2. Cf Pope John Paul II, opening speech at the Third General Conference of the Latin American Episcopate: AAS 71 (1979), 198-204.



3. The idea of a "shattered world" is seen in the works of numerous contemporary writers, both Christian and non-Christian, witnesses of man's condition in this tormented period of history.



4. Cf Pastoral Constitution on the Church in the Modern World Gaudium et Spes, 3, 43 and 44; Decree on the Ministry and Life of Priests Presbyterorum Ordinis, 12; Pope Paul VI, encyclical Ecclesiam Suam: AAS 56 (1964), 609-659.

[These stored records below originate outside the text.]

What follows belongs to an exercise in optimizing a design on an open flow for small area; a production flow would make more cautious choices.
Only simulation tests tie the RTL to the original design; equivalence was not proved.
Power and IR drop assume default switching activity.

## red
// knob_calc_top
module knob_calc_top (
        input  logic         clk,
        input  logic         reset,
        input  logic         rot,
        input  logic [3:0]   bits,
        output logic [127:0] line1,
        output logic [127:0] line2
);
For scale: ~1500 cells after synthesis, roughly 19000 um^2 of cells after synthesis.
clock: 5.0 ns
lec_check: 0
cap_margin: 20
core_margin: 2
core_utilization: 40
slew_margin: 20
standard.sh (not shown) runs the stock make flow with config.mk's settings and CLKGATE_MAP_FILE= SYNTH_SCRIPT=/design/flow/synth_recipe.tcl, a recipe that flattens the netlist after the stock synthesis.
==> flow/flow/run.sh <==
#!/bin/bash
# Layout flow: the standard flow (standard.sh), with
#  - smaller port buffers and a clock tree without dummy loads (ORFS env knobs),
#  - the constant-0 output ports of eight characters sharing one tie cell
#    (flow/ties.tcl, run on the placed design before clock tree synthesis).
# Each tool's output goes to a log file of its own in the work folder.
set -euo pipefail
W=$(pwd)
export RESULTS=$W/orfs/results/$FLOW_PLATFORM/knob_calc_top/base
export BUFFER_PORTS_ARGS="-buffer_cell sky130_fd_sc_hd__buf_1"
export CTS_ARGS="-sink_clustering_enable -repair_clock_nets -dont_use_dummy_load $(cat $W/flow/cts_args.txt)"
bash standard.sh place > $W/log_standard_place.log 2>&1
openroad -no_init -exit $W/flow/ties.tcl > $W/log_ties.log 2>&1
bash standard.sh > $W/log_standard_finish.log 2>&1
==> flow/flow/cts_args.txt <==
-sink_clustering_size 20 -sink_clustering_max_diameter 60 -buf_list sky130_fd_sc_hd__clkbuf_8
==> flow/flow/ties.tcl <==
# Let the constant-0 output ports of eight neighbouring characters share a single
# tie cell. repair_tie_fanout gives every constant port a tie cell of its own;
# here the ports line<n>[8i+k] of characters 8j to 8j+7 (n = 1, 2) are put on
# the net of one of them and the other tie cells are deleted.
read_db $::env(RESULTS)/3_place.odb
set block [ord::get_db_block]
array set keep {}
set removed 0
foreach inst [$block getInsts] {
  if {[[$inst getMaster] getName] ne "sky130_fd_sc_hd__conb_1"} { continue }
  set net [[$inst findITerm LO] getNet]
  if {$net eq "NULL"} { continue }
  set bterms [$net getBTerms]
  if {[llength $bterms] != 1 || [llength [$net getITerms]] != 1} { continue }
  set bt [lindex $bterms 0]
  if {![regexp {^(line[12])\[(\d+)\]$} [$bt getName] -> ln bit]} { continue }
  set key "$ln/[expr {$bit / 64}]"
  if {![info exists keep($key)]} {
    set keep($key) $net
    continue
  }
  $bt disconnect
  $bt connect $keep($key)
  odb::dbInst_destroy $inst
  odb::dbNet_destroy $net
  incr removed
}
puts "ties.tcl: removed $removed tie cells, [array size keep] kept"
write_db $::env(RESULTS)/3_place.odb
## Diff of input files: blue against red
==> flow/flow/cts_args.txt <==
-sink_clustering_size 21 -sink_clustering_max_diameter 60 -buf_list sky130_fd_sc_hd__clkbuf_8
### Flow results
blue -> red: fraction of area in registers flat
Between blue and red, the switching power share of the total does not differ in any meaningful way.
Diff red -> blue: synthesized-area fraction occupied by ao, oa, aoi and oai cells stayed essentially flat, clock skew has increased.
On final hold slack, red tracks blue almost exactly.
Diff red -> blue | routed wire length | down slightly
Between blue and red, the power after layout is lower for blue.
What follows belongs to an exercise in optimizing a design on an open flow for small area; a production flow would make more cautious choices. Function was checked by simulation only, so behaviour that the tests miss may differ from the original. No activity file was given, so power comes from the tool's default toggle rates.

== the reference run ==
==> module regfile, before the edit <==
module regfile #(
  parameter int NREGS = 32,
  parameter int AW    = 5,
  parameter int DW    = 32
) (
  input  logic             clk,
  input  logic             rst_n,
  input  logic             we_i,
  input  logic [AW-1:0]    waddr_i,
  input  logic [DW-1:0]    wdata_i,
  input  logic             wload_i,
  input  logic [AW-1:0]    raddr1_i,
  input  logic [AW-1:0]    raddr2_i,
  output logic [DW-1:0]    rdata1_o,
  output logic [DW-1:0]    rdata2_o,
  input  logic             rs1_used_i,
  input  logic             rs2_used_i,
  input  logic [AW-1:0]    rs1_i,
  input  logic [AW-1:0]    rs2_i,
  input  logic             ld_issue_i,
  input  logic [AW-1:0]    ld_rd_i,
  input  logic             flush_i,
  output logic             stall_o,
  output logic [NREGS-1:0] busy_o
);
  logic [DW-1:0]    regs [1:NREGS-1];
  logic [DW-1:0]    regs_d [1:NREGS-1];
  logic [NREGS-1:1] vld_q;
  logic [NREGS-1:1] wen;
  logic [NREGS-1:1] wen_n;
  logic [NREGS-1:0] busy_q;
  logic [NREGS-1:0] busy_d;
  logic             wb_load;
  logic             haz1;
  logic             haz2;
  assign wb_load = we_i & wload_i & (waddr_i != '0);
  always_comb begin
    for (int i = 1; i < NREGS; i++) begin
      wen[i]   = we_i && (waddr_i == AW'(i));
      wen_n[i] = ~wen[i];
    end
  end
  for (genvar i = 1; i < NREGS; i++) begin : g_row
    regfile_hold #(.DW(DW)) u_hold (
      .q(regs[i]), .w(wdata_i), .en(wen[i]), .en_n(wen_n[i]), .d(regs_d[i])
    );
  end
  always_ff @(posedge clk) begin
    for (int i = 1; i < NREGS; i++) regs[i] <= regs_d[i];
  end
  always_ff @(posedge clk or negedge rst_n) begin
    if (!rst_n) vld_q <= '0;
    else        vld_q <= vld_q | wen;
  end
  logic [32*DW-1:0] rd_words;
  logic [31:0]   sel1, sel2;
  always_comb begin
    rd_words[DW-1:0] = wdata_i;
    for (int i = 1; i < NREGS; i++) rd_words[i*DW +: DW] = regs[i];
  end
  function automatic logic [31:0] rd_sel(input logic [AW-1:0] ra,
                                         input logic we, input logic [AW-1:0] wa,
                                         input logic rn, input logic [NREGS-1:1] vld);
    logic hit;
    logic [31:0] s;
    hit  = we && (wa == ra) && (ra != '0);
    s[0] = rn & hit;
    for (int i = 1; i < NREGS; i++) s[i] = rn & ~hit & (ra == AW'(i)) & vld[i];
    rd_sel = s;
  endfunction
  assign sel1 = rd_sel(raddr1_i, we_i, waddr_i, rst_n, vld_q);
  assign sel2 = rd_sel(raddr2_i, we_i, waddr_i, rst_n, vld_q);
  regfile_rmux #(.DW(DW)) u_rmux1 (.sel(sel1), .d(rd_words), .y(rdata1_o));
  regfile_rmux #(.DW(DW)) u_rmux2 (.sel(sel2), .d(rd_words), .y(rdata2_o));
  always_comb begin
    busy_d = busy_q;
    if (flush_i) begin
      busy_d = '0;
    end else begin
      if (wb_load)                         busy_d[waddr_i] = 1'b0;
      if (ld_issue_i && (ld_rd_i != '0))   busy_d[ld_rd_i] = 1'b1;
    end
    busy_d[0] = 1'b0;
  end
  always_ff @(posedge clk or negedge rst_n) begin
    if (!rst_n) busy_q <= '0;
    else        busy_q <= busy_d;
  end
  assign haz1 = rs1_used_i & busy_q[rs1_i] & ~(we_i & wload_i & (waddr_i == rs1_i));
  assign haz2 = rs2_used_i & busy_q[rs2_i] & ~(we_i & wload_i & (waddr_i == rs2_i));
  assign stall_o = haz1 | haz2;
  assign busy_o  = busy_q;
endmodule
==> flow/config.mk <==
export PLATFORM = sky130hd
export DESIGN_NAME = regfile
export DESIGN_NICKNAME = regfile
export VERILOG_FILES = /design/flow/design.v
export SDC_FILE = /design/flow/constraint.sdc
export NUM_CORES = 4
export LEC_CHECK = 0
export CAP_MARGIN = 5
export CORE_MARGIN = 2
export CORE_UTILIZATION = 45
export CTS_CLUSTER_DIAMETER = 80
export CTS_CLUSTER_SIZE = 25
export SLEW_MARGIN = 5
export SYNTH_HIERARCHICAL = 1
==> flow/constraint.sdc <==
create_clock -name core_clock -period 8.0 [get_ports {clk}]
set_input_delay 1.6000 -clock core_clock [delete_from_list [all_inputs] [get_ports {clk}]]
set_output_delay 1.6000 -clock core_clock [all_outputs]
set_load 0.01 [all_outputs]
standard.sh (not shown) runs the stock make flow with config.mk's settings and CLKGATE_MAP_FILE= SYNTH_SCRIPT=/design/flow/synth_recipe.tcl, a recipe that flattens the netlist after the stock synthesis.
==> flow/flow/run.sh <==
#!/bin/bash
# The standard layout (standard.sh, unchanged synthesis), with two changes:
#  - the ports are buffered with the smallest buffer (buf_1) instead of the
#    default pick; every input and output port still gets its own buffer;
#  - clock tree synthesis does not add dummy loads.
# All tool output goes to the step logs under orfs/logs and to flow.log here.
set -euo pipefail
export BUFFER_PORTS_ARGS="-buffer_cell sky130_fd_sc_hd__buf_1"
export CTS_ARGS="-sink_clustering_enable -repair_clock_nets -dont_use_dummy_load -sink_clustering_size 25 -sink_clustering_max_diameter 80"
bash standard.sh > flow.log 2>&1
Relative to the reference run, the following input files were edited for the trial run:
diff --git a/flow/design.v b/flow/design.v
--- a/flow/design.v
+++ b/flow/design.v
@@ -85,14 +85,24 @@
   logic [NREGS-1:0] busy_q;
   logic [NREGS-1:0] busy_d;
   logic             wb_load;
   logic             haz1;
   logic             haz2;
+  function automatic logic [3:0] dec_lo(input logic [AW-1:0] a);
+    for (int k = 0; k < 4; k++) dec_lo[k] = (a[1:0] == 2'(k));
+  endfunction
+  function automatic logic [7:0] dec_hi(input logic [AW-1:0] a, input logic en);
+    for (int k = 0; k < 8; k++) dec_hi[k] = en & (a[4:2] == 3'(k));
+  endfunction
+  logic [3:0] wa_lo;
+  logic [7:0] wa_hi;
+  assign wa_lo = dec_lo(waddr_i);
+  assign wa_hi = dec_hi(waddr_i, we_i);
   assign wb_load = we_i & wload_i & (waddr_i != '0);
   always_comb begin
     for (int i = 1; i < NREGS; i++) begin
-      wen[i]   = we_i && (waddr_i == AW'(i));
+      wen[i]   = wa_lo[i % 4] & wa_hi[i / 4];
       wen_n[i] = ~wen[i];
     end
   end
   for (genvar i = 1; i < NREGS; i++) begin : g_row
     regfile_hold #(.DW(DW)) u_hold (
@@ -113,30 +123,34 @@
     for (int i = 1; i < NREGS; i++) rd_words[i*DW +: DW] = regs[i];
   end
   function automatic logic [31:0] rd_sel(input logic [AW-1:0] ra,
                                          input logic we, input logic [AW-1:0] wa,
                                          input logic rn, input logic [NREGS-1:1] vld);
-    logic hit;
+    logic       hit;
+    logic [3:0] lo;
+    logic [7:0] hi;
     logic [31:0] s;
     hit  = we && (wa == ra) && (ra != '0);
+    lo   = dec_lo(ra);
+    hi   = dec_hi(ra, rn & ~hit);
     s[0] = rn & hit;
-    for (int i = 1; i < NREGS; i++) s[i] = rn & ~hit & (ra == AW'(i)) & vld[i];
+    for (int i = 1; i < NREGS; i++) s[i] = hi[i / 4] & lo[i % 4] & vld[i];
     rd_sel = s;
   endfunction
   assign sel1 = rd_sel(raddr1_i, we_i, waddr_i, rst_n, vld_q);
   assign sel2 = rd_sel(raddr2_i, we_i, waddr_i, rst_n, vld_q);
   regfile_rmux #(.DW(DW)) u_rmux1 (.sel(sel1), .d(rd_words), .y(rdata1_o));
   regfile_rmux #(.DW(DW)) u_rmux2 (.sel(sel2), .d(rd_words), .y(rdata2_o));
+  logic [3:0] ld_lo;
+  logic [7:0] ld_hi;
+  assign ld_lo = dec_lo(ld_rd_i);
+  assign ld_hi = dec_hi(ld_rd_i, ld_issue_i);
   always_comb begin
-    busy_d = busy_q;
-    if (flush_i) begin
-      busy_d = '0;
-    end else begin
-      if (wb_load)                         busy_d[waddr_i] = 1'b0;
-      if (ld_issue_i && (ld_rd_i != '0))   busy_d[ld_rd_i] = 1'b1;
+    busy_d[0] = 1'b0;
+    for (int i = 1; i < NREGS; i++) begin
+      busy_d[i] = ~flush_i & ((ld_hi[i / 4] & ld_lo[i % 4]) | (busy_q[i] & ~(wload_i & wen[i])));
     end
-    busy_d[0] = 1'b0;
   end
   always_ff @(posedge clk or negedge rst_n) begin
     if (!rst_n) busy_q <= '0;
     else        busy_q <= busy_d;
   end
==> comparison <==
Per the final summary, the trial run finished and its layout is clean on timing, DRC and antenna.
Delta (the trial run minus the reference run): register-to-register slack -0.03 ns, placement-stage worst setup slack +0.12 ns, slew at the pin with the worst max-slew slack -0.067 ns, final net count -13.
Comparing the reference run and the trial run, the lower area after synthesis was measured on the trial run.
Via density per instance is higher on the reference run
Any difference in core footprint between the reference run and the trial run is small enough to ignore.
Lower static power due to leakage among the reference run and the trial run: the trial run

[static timing again, ports no longer ideal]
The results above use ideal ports. As a check the final layouts listed here were re-extracted and re-timed, cells and wires unchanged. Step 1 (the two cells are an assumption about what drives the block):
set clk [get_ports {clk}]
set_driving_cell -lib_cell sky130_fd_sc_hd__clkbuf_16 $clk
set_driving_cell -lib_cell sky130_fd_sc_hd__buf_2 [delete_from_list [all_inputs] $clk]
Step 2 adds t to the input delays and takes it off the output delays; t is the mean of the earliest and latest rising clock arrival at the registers after step 1. Input paths then give back, and output paths get back, about the clock's delay inside the block. Slacks: ideal ports / drivers / drivers and shift; pairs: ideal ports / drivers.
run	t, ns	setup slack, ns	worst setup path at the end
the reference run	0.722	0.710 / 0.668 / 0.668	input to output
the trial run	0.737	0.901 / 0.877 / 0.877	input to output
After both steps setup and hold are still met in every run listed. For the reference run, which loses most, drivers alone change the setup slack by -0.042 ns; drivers and shift together by -0.042 ns.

5. At the very beginning of the church, the apostle Paul wrote with words of fire about division in the body of the church, in the famous passage 1 Cor 1:10-16. Years later, St. Clement of Rome was also to write to the Corinthians, to condemn the wounds inside that community: cf Letter to the Corinthians, III-VI; LVII: Patres Apostolici, ed. Funk, I, 103-109;171-173. We know that from the earliest fathers onward Christ's seamless robe, which the soldiers did not divide, became an image of the church's unity: cf St. Cyprian, De EcclesiaeCatholicae Unitate, 7: CCL 3/1, 254f; St. Augustine, In Ioannis Evangelium Tractatus, 118, 4: CCL 36, 656f; St. Bede theVenerable, In Marci Evangelium Expositio, IV, 15: CCL 120, 630i In Lucae Evangelium Expositio, VI, 23: CCL 120, 403; In S. Ioannis Evangelium Expositio, 19: PL 92, 911f.